§ Information provided:
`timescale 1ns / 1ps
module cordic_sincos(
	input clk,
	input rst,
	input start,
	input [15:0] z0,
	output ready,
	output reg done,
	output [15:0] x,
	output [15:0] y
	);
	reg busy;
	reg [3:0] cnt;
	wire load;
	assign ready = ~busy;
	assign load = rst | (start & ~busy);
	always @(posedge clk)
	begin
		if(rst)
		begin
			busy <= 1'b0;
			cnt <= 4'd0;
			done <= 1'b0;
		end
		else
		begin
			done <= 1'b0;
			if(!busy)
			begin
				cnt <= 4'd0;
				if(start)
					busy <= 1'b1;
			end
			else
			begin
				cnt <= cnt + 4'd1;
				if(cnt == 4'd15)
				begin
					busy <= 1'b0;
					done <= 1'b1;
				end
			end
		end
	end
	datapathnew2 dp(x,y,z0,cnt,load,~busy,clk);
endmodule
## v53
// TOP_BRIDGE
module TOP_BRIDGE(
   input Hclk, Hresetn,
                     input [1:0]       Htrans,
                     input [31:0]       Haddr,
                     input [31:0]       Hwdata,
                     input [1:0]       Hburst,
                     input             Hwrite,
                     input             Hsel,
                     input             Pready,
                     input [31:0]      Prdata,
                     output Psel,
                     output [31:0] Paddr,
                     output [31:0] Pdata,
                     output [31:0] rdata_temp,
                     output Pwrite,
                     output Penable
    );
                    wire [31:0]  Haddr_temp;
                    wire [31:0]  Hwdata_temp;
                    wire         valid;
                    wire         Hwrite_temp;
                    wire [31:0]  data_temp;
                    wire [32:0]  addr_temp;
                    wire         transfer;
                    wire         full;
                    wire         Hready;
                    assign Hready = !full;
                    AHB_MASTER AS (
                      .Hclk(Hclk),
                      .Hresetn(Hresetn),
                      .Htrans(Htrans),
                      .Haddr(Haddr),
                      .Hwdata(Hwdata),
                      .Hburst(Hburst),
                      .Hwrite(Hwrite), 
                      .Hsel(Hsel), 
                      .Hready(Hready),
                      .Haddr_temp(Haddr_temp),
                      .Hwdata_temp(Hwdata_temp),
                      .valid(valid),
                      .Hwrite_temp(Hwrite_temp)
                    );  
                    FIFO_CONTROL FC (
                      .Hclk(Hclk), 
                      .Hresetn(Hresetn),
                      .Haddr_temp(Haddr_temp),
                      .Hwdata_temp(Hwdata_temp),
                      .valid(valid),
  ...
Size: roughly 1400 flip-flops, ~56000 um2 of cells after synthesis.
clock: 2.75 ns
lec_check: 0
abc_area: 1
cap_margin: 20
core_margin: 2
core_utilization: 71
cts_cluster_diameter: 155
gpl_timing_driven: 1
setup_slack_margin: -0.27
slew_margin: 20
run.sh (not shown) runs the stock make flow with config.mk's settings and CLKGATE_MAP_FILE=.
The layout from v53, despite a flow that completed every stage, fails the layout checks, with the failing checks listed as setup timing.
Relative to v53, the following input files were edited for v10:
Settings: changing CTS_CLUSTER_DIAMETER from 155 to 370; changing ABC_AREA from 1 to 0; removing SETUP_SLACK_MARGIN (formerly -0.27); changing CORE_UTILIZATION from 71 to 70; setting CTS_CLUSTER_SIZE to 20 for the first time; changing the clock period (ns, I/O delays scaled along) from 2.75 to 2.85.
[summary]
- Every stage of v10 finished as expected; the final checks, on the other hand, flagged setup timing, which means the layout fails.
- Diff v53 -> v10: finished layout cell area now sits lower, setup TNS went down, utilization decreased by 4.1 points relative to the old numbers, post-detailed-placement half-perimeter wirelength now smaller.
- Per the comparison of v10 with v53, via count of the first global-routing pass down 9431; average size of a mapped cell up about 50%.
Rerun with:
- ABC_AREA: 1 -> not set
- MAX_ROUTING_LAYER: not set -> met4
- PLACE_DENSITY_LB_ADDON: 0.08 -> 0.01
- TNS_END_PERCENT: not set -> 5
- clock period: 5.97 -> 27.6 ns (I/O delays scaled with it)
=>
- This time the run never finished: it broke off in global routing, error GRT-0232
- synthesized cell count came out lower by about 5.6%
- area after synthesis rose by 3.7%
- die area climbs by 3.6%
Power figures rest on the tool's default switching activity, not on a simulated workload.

==

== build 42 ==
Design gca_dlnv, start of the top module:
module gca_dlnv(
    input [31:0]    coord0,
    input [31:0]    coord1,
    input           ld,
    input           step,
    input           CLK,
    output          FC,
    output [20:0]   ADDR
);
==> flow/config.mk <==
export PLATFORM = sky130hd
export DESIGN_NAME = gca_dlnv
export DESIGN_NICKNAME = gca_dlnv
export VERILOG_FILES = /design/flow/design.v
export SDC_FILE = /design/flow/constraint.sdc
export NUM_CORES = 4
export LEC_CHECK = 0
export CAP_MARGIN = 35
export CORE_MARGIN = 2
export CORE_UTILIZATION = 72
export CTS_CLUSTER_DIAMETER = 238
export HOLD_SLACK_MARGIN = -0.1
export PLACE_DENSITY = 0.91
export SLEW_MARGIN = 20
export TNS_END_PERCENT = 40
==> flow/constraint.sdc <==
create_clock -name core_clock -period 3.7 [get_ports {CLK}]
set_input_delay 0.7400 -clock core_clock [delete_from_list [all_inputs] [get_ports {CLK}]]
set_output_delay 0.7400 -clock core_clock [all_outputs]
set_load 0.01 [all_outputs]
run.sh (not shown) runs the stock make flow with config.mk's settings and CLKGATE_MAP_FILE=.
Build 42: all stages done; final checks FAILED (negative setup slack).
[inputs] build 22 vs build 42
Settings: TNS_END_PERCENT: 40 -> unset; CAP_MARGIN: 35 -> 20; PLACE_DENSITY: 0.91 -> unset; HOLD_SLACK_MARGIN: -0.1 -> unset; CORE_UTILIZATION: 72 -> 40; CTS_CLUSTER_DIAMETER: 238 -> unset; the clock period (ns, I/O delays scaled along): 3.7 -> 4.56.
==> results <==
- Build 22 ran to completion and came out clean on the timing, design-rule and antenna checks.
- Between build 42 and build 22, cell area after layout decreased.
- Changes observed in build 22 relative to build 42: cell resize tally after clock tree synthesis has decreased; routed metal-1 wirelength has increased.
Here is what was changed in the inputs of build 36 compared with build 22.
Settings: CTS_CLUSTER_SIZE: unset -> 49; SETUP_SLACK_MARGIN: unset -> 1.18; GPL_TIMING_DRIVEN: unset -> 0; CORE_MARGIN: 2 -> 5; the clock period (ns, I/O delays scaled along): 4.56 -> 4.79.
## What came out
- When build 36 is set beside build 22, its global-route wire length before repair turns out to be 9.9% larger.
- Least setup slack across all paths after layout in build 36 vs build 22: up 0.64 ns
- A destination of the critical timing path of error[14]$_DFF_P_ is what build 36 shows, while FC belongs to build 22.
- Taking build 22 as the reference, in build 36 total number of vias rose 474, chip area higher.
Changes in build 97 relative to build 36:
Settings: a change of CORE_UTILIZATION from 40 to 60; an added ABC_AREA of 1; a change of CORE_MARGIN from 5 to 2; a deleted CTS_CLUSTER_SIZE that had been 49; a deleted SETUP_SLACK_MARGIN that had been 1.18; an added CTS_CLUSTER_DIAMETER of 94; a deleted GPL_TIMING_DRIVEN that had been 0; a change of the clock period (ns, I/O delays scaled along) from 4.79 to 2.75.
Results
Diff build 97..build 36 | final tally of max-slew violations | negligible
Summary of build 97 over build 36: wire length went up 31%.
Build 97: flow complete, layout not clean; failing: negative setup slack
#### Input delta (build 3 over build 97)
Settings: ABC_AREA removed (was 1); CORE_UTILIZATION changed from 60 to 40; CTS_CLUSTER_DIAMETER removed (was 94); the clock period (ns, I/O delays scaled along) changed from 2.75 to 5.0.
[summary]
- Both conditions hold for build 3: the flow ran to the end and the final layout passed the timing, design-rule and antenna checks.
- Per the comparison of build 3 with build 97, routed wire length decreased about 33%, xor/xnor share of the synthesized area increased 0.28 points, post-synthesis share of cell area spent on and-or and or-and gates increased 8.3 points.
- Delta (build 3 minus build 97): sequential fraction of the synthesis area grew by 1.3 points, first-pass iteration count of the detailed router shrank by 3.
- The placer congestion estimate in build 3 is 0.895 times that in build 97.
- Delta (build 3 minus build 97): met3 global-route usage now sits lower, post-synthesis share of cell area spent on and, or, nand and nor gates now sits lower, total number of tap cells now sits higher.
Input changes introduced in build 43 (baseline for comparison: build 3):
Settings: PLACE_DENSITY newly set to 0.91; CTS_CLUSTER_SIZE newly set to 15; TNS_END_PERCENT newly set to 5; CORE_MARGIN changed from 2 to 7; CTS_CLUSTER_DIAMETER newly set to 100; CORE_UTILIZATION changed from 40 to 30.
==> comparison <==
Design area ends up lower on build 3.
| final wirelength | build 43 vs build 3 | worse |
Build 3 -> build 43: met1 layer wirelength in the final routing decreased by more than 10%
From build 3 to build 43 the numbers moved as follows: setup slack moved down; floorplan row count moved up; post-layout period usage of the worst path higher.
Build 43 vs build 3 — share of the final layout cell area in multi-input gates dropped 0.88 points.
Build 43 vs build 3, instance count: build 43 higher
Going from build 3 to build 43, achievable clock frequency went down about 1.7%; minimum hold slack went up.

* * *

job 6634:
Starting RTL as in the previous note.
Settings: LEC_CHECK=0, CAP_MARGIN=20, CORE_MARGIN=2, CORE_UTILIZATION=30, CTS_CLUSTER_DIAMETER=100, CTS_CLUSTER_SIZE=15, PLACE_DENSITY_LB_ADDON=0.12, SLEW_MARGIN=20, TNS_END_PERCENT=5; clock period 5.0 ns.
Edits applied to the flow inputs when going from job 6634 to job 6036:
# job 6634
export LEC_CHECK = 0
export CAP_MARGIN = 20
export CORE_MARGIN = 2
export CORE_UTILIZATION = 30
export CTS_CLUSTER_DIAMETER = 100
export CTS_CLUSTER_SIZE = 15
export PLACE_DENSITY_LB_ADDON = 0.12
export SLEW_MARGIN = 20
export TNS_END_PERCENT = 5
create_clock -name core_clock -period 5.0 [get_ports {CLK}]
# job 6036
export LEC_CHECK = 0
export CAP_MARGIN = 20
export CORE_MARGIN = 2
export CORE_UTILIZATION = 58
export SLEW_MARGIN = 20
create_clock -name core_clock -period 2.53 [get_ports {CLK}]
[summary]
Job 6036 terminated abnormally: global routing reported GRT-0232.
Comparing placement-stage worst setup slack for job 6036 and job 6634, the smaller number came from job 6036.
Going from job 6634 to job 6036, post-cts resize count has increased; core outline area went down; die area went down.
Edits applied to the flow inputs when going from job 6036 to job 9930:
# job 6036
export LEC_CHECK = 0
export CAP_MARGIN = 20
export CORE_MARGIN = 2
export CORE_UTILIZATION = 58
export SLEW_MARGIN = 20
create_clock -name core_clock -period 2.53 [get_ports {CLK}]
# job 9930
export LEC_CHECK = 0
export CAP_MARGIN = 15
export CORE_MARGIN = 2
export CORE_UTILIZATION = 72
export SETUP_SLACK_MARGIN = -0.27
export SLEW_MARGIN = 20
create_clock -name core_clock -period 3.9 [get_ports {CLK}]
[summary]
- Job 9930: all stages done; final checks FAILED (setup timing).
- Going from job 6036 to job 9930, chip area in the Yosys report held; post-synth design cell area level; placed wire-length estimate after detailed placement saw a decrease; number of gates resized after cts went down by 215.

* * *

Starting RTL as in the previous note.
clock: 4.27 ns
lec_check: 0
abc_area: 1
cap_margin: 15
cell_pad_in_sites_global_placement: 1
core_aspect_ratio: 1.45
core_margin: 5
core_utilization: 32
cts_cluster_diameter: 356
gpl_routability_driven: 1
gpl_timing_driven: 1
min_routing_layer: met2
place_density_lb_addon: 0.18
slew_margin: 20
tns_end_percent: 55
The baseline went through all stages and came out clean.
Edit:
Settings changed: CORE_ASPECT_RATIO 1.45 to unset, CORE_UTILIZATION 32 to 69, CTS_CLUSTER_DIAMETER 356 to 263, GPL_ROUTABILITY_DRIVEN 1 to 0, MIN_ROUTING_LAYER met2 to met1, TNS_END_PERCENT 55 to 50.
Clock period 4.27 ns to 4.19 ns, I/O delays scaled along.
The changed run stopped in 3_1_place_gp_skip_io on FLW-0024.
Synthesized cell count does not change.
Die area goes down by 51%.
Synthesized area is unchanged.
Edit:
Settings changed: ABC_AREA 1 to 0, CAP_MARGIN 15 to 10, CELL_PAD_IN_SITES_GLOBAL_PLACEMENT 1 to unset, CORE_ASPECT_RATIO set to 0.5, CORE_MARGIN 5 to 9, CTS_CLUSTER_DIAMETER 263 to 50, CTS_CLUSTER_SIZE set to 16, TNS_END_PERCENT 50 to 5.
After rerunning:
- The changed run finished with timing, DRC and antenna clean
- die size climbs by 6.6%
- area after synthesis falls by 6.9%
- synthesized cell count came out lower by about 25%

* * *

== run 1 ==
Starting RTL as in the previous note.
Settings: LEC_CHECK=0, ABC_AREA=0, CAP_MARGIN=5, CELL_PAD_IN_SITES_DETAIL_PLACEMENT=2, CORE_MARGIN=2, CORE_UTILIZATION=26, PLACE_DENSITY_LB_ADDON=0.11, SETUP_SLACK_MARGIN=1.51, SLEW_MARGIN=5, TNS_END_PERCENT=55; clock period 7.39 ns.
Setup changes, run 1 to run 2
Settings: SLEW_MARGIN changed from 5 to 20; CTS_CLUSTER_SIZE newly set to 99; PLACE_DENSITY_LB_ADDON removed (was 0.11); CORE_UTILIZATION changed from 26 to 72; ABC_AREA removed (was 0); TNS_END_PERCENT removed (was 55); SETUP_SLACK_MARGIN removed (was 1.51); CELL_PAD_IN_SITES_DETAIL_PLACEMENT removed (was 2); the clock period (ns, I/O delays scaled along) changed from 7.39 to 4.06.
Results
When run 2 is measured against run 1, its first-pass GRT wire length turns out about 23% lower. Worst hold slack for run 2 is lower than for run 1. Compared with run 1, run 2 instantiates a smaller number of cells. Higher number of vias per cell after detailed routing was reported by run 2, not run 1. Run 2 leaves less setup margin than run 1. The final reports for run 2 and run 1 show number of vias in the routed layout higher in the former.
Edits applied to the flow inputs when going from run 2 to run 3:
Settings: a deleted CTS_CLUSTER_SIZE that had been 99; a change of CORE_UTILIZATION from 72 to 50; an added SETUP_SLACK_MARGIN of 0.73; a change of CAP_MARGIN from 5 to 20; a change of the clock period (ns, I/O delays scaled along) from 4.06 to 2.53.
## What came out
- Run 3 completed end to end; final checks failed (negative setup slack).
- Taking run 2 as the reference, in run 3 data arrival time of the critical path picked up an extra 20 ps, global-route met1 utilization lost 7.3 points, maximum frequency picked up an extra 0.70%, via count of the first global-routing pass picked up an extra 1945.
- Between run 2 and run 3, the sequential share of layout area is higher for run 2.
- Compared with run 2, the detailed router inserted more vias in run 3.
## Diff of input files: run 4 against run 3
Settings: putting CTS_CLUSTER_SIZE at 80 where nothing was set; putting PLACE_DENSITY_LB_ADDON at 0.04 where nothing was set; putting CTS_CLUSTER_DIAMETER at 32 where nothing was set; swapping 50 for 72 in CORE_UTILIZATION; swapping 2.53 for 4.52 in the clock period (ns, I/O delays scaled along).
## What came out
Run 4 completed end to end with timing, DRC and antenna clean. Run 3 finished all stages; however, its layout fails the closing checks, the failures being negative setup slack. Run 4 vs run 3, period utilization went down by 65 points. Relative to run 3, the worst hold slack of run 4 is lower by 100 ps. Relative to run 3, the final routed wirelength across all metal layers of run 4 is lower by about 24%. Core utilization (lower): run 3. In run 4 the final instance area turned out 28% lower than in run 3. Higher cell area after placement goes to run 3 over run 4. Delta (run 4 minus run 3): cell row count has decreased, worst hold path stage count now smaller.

§ Activity:
Give back, unchanged, the run of lines in the listing above that begins at the line containing "- This time" and ends at the line containing "Power figures rest", both included.

§ Result of this exercise:
- This time the run never finished: it broke off in global routing, error GRT-0232
- synthesized cell count came out lower by about 5.6%
- area after synthesis rose by 3.7%
- die area climbs by 3.6%
Power figures rest on the tool's default switching activity, not on a simulated workload.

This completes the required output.